GPU jobs are as crucial as CPU jobs in the AI era. The scheduling of pods is restricted by the physical position of the GPU. Hence, a pod with GPU pooling may be one of the best solutions.
Are there any plans to add GPU resource pooling, such as VMware vSphere Bitfusion or H3C CAS CVM?
The GPU Pooling could:
- GPU physical card slicing, which realizes 1% arithmetic granularity and 1MB video memory granularity by two dimensions of arithmetic and video memory, in order to provide arithmetic power that matches the demand of less than one physical GPU card.
- Remote invocation, i.e., deploying an AI task on a single CPU server, which can be accelerated by remotely calling GPU resources over the network without the need for a GPU card locally.
- Resource aggregation, which aggregates multiple GPU cards in the resource pool to a single computing task, so that a single task can use more GPU card resources without having to pay attention to the number of GPUs on a single machine.
- On-demand, dynamic expansion of GPU resources according to the demand for computing power, without restarting the virtual machine or container.

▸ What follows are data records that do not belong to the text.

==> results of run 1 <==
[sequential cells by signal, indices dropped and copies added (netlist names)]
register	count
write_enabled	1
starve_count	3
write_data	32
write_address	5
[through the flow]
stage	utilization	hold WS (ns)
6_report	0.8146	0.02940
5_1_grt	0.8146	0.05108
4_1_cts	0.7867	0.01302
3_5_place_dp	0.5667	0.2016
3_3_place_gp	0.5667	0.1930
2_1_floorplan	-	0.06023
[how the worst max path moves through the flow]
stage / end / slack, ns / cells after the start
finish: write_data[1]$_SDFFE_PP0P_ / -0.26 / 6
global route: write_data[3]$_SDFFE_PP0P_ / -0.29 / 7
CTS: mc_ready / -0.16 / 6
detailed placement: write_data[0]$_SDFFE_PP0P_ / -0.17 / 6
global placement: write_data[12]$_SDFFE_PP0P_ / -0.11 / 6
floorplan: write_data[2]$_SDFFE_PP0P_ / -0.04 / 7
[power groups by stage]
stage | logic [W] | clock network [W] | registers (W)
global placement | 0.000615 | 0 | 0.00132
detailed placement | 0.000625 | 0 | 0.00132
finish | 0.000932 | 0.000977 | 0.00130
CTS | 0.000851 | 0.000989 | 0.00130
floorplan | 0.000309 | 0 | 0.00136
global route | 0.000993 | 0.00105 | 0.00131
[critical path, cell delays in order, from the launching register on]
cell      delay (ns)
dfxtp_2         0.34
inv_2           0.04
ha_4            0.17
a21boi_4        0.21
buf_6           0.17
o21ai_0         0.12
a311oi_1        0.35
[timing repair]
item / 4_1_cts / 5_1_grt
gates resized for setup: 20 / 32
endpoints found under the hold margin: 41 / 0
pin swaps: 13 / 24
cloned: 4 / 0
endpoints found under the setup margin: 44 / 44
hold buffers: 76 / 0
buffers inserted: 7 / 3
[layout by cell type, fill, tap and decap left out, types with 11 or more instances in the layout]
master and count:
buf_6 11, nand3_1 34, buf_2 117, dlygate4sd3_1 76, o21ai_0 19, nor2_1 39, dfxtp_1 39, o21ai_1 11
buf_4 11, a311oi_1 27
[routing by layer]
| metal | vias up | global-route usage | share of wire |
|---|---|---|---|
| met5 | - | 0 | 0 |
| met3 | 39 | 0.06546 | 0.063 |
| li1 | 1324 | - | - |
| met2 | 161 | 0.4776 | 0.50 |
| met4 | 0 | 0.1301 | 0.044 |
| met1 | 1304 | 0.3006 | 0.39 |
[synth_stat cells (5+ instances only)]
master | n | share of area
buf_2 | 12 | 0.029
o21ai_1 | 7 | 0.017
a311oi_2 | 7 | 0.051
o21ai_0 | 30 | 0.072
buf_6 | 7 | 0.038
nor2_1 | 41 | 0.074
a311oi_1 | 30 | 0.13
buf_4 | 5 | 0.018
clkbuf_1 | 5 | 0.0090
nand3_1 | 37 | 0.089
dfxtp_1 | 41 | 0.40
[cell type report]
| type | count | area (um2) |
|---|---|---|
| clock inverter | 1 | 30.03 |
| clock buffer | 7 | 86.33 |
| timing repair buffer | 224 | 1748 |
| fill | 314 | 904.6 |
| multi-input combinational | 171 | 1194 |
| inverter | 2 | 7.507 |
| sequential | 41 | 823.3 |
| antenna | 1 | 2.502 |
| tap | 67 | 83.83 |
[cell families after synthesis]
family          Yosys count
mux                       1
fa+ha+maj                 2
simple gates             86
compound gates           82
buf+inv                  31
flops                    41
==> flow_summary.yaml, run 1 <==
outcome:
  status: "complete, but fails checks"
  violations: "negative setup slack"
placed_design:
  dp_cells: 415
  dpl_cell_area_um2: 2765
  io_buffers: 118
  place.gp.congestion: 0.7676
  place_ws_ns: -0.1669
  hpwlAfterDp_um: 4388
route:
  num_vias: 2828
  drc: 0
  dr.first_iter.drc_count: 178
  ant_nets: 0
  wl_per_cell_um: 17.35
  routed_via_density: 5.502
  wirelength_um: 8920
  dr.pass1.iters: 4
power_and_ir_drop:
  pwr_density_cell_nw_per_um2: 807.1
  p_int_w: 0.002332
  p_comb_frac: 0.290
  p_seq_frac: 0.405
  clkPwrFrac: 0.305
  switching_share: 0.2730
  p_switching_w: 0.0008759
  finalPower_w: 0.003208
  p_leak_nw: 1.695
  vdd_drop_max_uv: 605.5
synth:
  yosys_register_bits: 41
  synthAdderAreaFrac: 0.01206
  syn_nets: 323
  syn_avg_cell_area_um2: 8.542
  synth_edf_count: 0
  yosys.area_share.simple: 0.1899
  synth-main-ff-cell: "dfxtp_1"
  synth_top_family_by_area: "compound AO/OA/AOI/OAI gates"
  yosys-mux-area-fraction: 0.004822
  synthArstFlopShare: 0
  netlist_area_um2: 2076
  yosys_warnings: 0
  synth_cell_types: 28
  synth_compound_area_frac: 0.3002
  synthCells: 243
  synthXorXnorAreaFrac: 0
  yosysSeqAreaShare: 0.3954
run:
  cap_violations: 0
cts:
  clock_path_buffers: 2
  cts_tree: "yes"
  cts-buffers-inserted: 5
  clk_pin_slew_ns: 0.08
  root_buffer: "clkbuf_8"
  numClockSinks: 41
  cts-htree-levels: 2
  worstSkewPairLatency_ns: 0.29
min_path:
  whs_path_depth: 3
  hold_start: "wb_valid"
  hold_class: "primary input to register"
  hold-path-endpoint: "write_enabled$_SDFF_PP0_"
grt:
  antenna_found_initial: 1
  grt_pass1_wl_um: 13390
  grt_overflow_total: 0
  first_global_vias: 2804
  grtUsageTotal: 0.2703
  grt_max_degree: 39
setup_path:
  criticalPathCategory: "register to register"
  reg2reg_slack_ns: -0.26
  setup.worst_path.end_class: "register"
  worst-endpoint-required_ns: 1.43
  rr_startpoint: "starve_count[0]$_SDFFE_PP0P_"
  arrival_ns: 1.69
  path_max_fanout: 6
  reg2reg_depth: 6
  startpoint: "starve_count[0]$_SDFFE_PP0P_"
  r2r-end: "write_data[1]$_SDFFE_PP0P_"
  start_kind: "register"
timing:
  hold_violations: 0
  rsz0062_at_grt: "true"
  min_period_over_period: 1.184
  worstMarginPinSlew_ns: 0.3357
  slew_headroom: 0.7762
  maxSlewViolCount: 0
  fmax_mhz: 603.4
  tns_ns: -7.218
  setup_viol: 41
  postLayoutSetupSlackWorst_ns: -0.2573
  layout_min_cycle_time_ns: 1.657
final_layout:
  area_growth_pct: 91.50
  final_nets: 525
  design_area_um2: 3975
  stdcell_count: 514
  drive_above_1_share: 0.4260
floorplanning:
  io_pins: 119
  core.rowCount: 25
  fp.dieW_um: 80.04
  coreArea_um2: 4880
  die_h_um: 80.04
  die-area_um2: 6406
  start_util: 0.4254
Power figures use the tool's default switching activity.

With GPU pooling the k8s could further be featured with:
- support for over-subscription, or over-selling of GPU resources, which is a capability that cloud vendors would like to have;
- GPU video memory expansion, which can be used to expand the CPU’s memory to expand the GPU’s physical video memory, for example, it can support the allocation and use of more than 32G video memory by CUDA programs on a GPU that only has 32G video memory;
- in the event of a shortage of GPU resources, it can be possible to perform queuing and queuing priority settings for GPU;
- in the case of resource contention between multiple GPU tasks, the high-priority tasks can be guaranteed resources;
- support for the unified management of physical GPUs and virtual GPUs, switching between each other on demand, and so on.
Addition context:
Related GPU virtualization topic: rCUDA
Bitfusion with k8s
There are some enterprise solutions such as OrionX to integrate this feature into RKE.